TASK PROMPT ->
In the data below, find the line that contains "class,instances,area share (%)" and the line that contains "[per-layer routing]". Copy both, plus every line between them, exactly.

DATA FOR THIS EXERCISE Start Marker

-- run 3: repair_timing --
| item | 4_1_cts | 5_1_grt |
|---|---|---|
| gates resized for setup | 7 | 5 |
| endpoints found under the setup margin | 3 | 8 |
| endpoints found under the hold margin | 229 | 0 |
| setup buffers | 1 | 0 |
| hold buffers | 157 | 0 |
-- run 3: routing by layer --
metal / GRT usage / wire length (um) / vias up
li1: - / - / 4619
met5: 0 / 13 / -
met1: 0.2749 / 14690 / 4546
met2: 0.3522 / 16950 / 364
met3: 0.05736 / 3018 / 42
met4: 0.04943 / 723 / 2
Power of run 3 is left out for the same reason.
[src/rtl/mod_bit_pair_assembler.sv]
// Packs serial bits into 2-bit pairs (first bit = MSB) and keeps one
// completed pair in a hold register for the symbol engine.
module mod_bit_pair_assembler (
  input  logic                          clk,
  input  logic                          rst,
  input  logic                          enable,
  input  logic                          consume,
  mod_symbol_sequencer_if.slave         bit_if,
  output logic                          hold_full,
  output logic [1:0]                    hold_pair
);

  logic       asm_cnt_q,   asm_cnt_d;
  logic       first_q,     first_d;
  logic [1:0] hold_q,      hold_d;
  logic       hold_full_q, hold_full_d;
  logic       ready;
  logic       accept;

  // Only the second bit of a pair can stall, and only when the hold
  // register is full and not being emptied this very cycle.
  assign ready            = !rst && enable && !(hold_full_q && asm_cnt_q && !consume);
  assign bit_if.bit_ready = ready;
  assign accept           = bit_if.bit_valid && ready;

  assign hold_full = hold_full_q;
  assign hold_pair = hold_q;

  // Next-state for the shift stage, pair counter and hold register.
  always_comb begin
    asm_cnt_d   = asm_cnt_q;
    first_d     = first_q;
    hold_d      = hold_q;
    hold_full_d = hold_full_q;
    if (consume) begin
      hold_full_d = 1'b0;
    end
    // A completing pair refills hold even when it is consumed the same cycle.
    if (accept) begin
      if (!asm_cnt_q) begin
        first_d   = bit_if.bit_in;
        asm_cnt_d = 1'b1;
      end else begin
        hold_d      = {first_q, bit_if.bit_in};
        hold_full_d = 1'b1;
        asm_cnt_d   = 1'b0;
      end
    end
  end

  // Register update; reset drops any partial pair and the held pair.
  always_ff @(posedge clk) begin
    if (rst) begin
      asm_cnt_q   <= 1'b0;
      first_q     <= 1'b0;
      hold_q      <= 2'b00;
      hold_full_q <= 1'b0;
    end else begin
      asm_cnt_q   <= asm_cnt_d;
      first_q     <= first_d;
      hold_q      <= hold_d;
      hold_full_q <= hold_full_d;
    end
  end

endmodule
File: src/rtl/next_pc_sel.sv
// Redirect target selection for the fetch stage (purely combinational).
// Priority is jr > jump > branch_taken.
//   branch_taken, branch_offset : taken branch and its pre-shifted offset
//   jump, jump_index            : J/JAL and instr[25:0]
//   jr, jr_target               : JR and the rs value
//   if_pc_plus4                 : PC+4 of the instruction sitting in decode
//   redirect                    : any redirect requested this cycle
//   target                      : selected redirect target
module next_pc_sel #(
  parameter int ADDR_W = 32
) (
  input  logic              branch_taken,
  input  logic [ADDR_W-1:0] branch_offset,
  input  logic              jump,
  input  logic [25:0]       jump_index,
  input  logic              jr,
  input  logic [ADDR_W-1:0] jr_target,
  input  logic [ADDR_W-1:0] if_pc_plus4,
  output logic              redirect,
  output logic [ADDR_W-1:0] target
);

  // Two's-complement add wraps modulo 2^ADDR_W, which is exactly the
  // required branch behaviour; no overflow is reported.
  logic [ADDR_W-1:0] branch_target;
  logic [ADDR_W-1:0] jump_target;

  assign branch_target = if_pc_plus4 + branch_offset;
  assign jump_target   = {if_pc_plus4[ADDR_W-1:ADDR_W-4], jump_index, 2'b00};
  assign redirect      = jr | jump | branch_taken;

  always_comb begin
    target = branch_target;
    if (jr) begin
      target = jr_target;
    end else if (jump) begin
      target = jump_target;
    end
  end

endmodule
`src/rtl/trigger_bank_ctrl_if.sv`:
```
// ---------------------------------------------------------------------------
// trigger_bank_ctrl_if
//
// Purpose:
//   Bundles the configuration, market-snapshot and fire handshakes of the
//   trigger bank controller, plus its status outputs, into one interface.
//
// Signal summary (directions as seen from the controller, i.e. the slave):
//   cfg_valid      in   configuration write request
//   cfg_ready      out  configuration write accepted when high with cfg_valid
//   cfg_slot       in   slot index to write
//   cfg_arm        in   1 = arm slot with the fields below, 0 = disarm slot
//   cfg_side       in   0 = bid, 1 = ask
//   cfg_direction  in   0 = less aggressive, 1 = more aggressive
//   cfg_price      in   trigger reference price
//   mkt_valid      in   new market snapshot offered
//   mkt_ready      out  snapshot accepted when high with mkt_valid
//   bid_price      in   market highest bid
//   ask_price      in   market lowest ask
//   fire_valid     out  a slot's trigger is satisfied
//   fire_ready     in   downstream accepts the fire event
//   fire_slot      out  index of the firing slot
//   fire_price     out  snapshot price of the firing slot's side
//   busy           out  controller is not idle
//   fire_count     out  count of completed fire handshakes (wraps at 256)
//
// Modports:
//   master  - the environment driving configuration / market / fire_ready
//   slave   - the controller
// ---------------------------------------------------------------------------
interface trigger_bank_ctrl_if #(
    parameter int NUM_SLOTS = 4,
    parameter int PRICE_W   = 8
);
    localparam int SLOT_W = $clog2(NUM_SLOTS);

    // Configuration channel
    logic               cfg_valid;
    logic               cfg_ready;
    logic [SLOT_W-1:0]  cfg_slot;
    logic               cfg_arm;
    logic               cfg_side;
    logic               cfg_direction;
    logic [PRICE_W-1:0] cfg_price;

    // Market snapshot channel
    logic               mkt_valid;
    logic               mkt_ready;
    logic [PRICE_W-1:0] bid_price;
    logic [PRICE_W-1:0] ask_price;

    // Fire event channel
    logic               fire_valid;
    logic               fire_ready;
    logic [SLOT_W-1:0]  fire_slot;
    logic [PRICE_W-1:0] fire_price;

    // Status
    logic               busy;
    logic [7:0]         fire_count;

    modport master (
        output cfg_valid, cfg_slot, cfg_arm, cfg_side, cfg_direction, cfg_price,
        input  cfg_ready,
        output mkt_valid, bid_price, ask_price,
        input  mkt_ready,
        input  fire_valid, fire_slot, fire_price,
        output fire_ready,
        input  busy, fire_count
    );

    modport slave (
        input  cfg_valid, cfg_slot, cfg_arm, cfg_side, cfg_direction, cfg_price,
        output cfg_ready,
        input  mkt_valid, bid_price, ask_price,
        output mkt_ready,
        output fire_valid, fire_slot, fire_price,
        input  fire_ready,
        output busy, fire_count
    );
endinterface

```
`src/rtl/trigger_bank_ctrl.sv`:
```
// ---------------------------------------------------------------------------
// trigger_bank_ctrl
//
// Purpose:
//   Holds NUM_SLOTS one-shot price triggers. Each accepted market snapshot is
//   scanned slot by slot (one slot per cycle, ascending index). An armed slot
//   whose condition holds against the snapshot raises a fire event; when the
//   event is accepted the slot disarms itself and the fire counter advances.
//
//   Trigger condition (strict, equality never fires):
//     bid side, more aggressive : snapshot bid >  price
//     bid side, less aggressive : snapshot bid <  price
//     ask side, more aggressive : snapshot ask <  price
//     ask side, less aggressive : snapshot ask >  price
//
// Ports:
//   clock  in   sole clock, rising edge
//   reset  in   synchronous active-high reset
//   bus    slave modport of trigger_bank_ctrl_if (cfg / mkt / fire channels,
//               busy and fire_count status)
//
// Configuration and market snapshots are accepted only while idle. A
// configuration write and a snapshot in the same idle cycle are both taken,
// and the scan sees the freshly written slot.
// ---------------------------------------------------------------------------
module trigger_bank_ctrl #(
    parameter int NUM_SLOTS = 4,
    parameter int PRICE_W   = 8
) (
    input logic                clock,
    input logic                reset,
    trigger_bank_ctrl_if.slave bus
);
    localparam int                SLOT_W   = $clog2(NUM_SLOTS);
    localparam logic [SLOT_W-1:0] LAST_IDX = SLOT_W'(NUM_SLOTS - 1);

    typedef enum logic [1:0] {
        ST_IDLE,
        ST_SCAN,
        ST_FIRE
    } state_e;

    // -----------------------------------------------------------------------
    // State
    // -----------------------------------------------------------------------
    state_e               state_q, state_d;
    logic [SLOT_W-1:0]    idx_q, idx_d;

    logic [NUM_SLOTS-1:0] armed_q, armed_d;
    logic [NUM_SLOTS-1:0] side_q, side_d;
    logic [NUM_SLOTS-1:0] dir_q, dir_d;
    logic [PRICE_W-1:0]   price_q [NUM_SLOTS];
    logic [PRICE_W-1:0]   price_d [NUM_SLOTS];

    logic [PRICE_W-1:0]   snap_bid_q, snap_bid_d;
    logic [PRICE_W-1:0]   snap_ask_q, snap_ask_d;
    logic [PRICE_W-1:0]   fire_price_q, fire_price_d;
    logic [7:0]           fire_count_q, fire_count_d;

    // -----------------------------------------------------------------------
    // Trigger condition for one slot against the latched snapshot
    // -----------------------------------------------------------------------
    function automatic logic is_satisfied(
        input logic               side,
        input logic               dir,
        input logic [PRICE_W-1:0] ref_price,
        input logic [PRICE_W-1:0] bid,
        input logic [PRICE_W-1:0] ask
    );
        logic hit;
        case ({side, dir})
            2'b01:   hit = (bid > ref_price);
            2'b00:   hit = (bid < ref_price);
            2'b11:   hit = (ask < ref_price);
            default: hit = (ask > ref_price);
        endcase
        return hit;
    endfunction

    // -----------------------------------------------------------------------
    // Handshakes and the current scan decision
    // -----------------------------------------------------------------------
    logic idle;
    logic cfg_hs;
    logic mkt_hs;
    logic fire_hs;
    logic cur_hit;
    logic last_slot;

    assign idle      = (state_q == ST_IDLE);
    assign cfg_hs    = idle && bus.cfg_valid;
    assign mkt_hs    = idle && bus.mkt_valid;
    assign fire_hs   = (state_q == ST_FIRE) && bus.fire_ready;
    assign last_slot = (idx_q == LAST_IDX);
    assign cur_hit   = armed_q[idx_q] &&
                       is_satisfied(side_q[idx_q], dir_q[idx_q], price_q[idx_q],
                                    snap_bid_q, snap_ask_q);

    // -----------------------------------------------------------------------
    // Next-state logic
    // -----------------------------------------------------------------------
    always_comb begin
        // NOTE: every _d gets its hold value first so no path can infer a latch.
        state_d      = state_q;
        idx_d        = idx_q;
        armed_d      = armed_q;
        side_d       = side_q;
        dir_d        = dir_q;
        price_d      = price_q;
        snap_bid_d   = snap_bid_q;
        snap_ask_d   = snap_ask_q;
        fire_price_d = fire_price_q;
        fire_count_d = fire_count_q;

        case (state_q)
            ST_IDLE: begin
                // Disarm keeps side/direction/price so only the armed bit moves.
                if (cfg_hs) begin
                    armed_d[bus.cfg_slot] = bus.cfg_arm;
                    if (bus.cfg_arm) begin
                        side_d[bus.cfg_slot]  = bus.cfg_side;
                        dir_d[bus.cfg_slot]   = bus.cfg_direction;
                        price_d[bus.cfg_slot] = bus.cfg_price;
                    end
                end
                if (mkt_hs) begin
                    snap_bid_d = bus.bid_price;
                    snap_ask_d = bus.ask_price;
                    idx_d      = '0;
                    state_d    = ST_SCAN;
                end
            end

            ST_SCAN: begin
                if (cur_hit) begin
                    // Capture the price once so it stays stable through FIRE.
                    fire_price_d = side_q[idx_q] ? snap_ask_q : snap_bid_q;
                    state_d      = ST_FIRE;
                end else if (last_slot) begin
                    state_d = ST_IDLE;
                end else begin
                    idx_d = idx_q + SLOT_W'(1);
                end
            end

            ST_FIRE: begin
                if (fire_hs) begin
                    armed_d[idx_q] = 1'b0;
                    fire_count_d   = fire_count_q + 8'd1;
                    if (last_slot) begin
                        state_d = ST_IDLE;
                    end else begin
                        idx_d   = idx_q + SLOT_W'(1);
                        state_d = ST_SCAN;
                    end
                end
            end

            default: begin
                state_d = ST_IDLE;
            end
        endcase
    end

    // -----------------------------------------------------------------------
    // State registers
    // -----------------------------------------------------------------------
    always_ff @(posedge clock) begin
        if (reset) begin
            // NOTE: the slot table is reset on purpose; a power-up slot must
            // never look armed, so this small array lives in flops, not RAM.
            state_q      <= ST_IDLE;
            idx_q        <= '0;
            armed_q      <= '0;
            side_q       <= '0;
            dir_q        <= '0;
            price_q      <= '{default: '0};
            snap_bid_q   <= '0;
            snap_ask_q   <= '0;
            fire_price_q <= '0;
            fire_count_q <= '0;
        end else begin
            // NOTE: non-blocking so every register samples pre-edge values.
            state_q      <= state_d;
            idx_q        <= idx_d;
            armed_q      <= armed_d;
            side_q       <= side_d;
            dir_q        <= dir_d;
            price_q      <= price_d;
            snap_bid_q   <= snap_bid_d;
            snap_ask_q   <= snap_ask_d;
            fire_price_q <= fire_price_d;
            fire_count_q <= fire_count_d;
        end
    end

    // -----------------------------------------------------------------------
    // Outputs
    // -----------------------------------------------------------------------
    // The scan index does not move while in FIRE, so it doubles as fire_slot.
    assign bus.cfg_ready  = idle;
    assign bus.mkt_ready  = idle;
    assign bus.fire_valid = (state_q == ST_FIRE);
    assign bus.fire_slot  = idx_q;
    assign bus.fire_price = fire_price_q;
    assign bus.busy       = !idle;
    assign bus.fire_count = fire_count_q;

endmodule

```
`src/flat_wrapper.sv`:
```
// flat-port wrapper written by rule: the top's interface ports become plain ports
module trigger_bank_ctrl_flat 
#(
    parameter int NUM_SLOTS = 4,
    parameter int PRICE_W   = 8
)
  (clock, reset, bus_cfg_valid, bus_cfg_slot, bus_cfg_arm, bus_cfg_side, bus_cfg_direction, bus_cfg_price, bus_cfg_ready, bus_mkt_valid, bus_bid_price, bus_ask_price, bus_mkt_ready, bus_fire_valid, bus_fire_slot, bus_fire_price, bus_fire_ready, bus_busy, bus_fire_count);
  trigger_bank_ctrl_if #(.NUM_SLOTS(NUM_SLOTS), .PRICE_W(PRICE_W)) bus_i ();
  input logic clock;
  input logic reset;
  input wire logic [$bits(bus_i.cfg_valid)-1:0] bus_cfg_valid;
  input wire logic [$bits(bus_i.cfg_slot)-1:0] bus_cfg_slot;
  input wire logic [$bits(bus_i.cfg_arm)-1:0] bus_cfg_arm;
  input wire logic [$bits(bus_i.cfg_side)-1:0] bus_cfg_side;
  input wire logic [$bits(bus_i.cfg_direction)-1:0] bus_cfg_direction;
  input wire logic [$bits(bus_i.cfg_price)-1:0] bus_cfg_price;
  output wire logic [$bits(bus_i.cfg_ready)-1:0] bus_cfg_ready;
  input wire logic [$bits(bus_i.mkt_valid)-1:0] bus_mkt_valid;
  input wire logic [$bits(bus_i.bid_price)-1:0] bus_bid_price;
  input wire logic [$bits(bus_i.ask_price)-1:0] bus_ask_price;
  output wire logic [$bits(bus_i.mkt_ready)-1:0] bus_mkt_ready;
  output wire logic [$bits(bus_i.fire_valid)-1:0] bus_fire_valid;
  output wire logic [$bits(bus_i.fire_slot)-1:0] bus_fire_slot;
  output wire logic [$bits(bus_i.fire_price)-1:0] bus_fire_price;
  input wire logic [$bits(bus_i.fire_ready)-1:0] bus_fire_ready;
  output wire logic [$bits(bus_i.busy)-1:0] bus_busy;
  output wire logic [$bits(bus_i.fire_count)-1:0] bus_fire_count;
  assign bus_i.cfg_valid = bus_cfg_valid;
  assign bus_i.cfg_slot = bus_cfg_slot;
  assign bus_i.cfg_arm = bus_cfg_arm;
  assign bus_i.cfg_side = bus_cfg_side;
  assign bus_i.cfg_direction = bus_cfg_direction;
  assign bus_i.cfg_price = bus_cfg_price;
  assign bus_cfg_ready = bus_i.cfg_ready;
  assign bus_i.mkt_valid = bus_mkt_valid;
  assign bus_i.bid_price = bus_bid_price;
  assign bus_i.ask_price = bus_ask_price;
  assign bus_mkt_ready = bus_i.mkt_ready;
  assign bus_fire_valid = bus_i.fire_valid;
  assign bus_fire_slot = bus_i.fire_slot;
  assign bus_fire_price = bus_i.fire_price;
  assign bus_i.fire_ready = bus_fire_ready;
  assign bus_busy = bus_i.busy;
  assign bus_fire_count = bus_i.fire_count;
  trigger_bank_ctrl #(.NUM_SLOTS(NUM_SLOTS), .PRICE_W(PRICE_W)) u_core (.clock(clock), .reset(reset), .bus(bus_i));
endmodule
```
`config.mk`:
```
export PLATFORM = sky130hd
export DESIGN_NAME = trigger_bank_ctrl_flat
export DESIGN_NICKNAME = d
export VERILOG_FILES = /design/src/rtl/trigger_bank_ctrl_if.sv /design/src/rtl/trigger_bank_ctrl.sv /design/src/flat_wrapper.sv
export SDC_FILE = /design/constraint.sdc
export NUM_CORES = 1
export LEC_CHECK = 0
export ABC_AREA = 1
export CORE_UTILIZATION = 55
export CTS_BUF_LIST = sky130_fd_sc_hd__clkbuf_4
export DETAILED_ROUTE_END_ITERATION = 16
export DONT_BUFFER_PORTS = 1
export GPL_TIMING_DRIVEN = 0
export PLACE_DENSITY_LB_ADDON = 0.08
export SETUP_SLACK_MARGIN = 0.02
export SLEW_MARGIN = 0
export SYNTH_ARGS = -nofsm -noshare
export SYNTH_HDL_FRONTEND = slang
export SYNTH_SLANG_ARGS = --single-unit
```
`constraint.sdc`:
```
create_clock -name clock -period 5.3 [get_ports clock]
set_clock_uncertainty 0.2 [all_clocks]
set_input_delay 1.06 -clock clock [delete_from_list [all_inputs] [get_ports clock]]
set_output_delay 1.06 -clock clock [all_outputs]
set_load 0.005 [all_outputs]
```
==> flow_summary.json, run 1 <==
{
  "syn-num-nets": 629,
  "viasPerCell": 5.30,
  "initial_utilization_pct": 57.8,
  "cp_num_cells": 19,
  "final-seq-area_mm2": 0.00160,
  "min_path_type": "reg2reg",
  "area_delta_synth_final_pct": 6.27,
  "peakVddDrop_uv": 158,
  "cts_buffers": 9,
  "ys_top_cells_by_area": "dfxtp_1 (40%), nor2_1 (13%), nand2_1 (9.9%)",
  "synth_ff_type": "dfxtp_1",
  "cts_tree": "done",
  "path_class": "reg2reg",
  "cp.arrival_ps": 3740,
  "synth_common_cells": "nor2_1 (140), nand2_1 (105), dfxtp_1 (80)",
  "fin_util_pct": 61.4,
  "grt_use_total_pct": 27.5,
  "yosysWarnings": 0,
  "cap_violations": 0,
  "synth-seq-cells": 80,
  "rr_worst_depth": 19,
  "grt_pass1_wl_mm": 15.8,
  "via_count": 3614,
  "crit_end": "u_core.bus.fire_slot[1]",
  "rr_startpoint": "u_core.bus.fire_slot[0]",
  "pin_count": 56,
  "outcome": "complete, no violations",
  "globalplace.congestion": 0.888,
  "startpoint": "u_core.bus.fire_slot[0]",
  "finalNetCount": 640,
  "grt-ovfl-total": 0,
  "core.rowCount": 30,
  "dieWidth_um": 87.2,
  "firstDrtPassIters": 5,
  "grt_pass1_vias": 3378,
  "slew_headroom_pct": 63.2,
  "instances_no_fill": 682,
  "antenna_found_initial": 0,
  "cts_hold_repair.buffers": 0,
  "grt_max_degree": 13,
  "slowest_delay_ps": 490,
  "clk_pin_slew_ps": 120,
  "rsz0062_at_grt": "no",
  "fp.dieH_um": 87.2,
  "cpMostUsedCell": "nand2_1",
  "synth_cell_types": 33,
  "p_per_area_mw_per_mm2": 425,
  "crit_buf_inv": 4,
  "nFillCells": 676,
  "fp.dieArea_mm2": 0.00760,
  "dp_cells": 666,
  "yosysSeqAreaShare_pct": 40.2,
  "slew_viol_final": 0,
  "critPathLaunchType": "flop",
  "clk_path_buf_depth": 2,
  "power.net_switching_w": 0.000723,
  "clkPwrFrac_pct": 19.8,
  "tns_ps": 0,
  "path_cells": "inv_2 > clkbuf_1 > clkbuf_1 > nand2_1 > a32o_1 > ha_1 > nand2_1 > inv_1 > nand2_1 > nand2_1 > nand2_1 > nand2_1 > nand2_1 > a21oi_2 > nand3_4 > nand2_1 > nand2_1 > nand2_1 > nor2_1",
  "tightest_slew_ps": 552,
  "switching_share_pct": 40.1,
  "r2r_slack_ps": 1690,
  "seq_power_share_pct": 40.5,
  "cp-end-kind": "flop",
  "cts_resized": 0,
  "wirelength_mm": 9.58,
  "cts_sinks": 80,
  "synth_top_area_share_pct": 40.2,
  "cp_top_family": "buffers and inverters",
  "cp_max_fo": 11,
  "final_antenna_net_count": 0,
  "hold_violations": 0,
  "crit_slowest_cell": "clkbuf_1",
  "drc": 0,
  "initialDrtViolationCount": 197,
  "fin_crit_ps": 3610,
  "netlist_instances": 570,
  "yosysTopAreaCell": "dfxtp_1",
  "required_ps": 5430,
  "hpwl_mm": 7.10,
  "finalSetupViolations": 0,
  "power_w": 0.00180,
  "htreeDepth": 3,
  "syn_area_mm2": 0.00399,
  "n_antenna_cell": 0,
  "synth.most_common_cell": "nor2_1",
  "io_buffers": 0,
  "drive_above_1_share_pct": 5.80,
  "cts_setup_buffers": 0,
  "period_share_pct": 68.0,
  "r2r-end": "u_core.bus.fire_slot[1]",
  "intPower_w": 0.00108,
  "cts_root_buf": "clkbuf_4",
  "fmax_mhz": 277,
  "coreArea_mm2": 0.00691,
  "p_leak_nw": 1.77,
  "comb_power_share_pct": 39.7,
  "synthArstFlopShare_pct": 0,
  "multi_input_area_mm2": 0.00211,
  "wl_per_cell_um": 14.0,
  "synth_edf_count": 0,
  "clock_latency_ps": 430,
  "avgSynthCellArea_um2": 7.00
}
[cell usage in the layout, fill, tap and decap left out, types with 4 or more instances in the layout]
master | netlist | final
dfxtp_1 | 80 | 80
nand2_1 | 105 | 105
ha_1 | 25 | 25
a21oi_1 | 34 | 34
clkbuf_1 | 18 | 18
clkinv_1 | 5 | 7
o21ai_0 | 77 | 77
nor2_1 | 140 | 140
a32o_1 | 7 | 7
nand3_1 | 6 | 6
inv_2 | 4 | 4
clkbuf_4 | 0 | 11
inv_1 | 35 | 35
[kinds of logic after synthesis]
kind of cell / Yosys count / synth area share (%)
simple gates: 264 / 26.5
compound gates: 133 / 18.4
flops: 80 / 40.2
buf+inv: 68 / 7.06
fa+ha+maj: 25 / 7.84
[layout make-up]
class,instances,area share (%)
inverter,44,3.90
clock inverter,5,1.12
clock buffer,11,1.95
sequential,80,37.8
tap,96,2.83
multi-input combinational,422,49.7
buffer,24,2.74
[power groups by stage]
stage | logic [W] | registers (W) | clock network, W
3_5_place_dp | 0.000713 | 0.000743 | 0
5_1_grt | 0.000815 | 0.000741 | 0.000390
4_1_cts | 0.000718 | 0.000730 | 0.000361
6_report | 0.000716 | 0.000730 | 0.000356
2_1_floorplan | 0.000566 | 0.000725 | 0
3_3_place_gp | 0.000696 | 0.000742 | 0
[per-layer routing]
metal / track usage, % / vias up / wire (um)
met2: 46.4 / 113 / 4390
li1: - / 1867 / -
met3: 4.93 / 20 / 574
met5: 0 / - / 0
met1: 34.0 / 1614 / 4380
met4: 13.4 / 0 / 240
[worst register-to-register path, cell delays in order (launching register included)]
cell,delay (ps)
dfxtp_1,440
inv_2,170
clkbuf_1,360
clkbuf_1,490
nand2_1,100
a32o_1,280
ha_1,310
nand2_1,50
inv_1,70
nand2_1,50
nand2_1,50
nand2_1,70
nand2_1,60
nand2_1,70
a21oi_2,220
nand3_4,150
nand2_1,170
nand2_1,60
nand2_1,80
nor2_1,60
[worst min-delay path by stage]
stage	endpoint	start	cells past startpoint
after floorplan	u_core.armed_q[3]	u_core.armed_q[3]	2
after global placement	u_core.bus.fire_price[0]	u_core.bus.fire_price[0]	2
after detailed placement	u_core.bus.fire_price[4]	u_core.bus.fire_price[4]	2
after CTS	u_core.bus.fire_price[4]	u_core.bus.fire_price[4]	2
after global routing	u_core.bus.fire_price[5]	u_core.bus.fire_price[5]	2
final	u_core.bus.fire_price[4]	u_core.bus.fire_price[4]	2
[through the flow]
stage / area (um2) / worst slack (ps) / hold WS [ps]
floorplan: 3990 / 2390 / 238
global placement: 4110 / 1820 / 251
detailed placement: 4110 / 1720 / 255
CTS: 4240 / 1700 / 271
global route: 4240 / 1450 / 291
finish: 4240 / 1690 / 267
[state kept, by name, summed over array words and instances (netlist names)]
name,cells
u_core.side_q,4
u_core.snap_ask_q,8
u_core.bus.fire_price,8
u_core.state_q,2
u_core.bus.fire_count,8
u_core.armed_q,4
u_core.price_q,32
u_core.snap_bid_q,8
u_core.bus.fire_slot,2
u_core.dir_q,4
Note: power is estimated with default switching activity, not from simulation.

DATA FOR THIS EXERCISE End Marker

RESULT FOR THIS TASK ->
class,instances,area share (%)
inverter,44,3.90
clock inverter,5,1.12
clock buffer,11,1.95
sequential,80,37.8
tap,96,2.83
multi-input combinational,422,49.7
buffer,24,2.74
[power groups by stage]
stage | logic [W] | registers (W) | clock network, W
3_5_place_dp | 0.000713 | 0.000743 | 0
5_1_grt | 0.000815 | 0.000741 | 0.000390
4_1_cts | 0.000718 | 0.000730 | 0.000361
6_report | 0.000716 | 0.000730 | 0.000356
2_1_floorplan | 0.000566 | 0.000725 | 0
3_3_place_gp | 0.000696 | 0.000742 | 0
[per-layer routing]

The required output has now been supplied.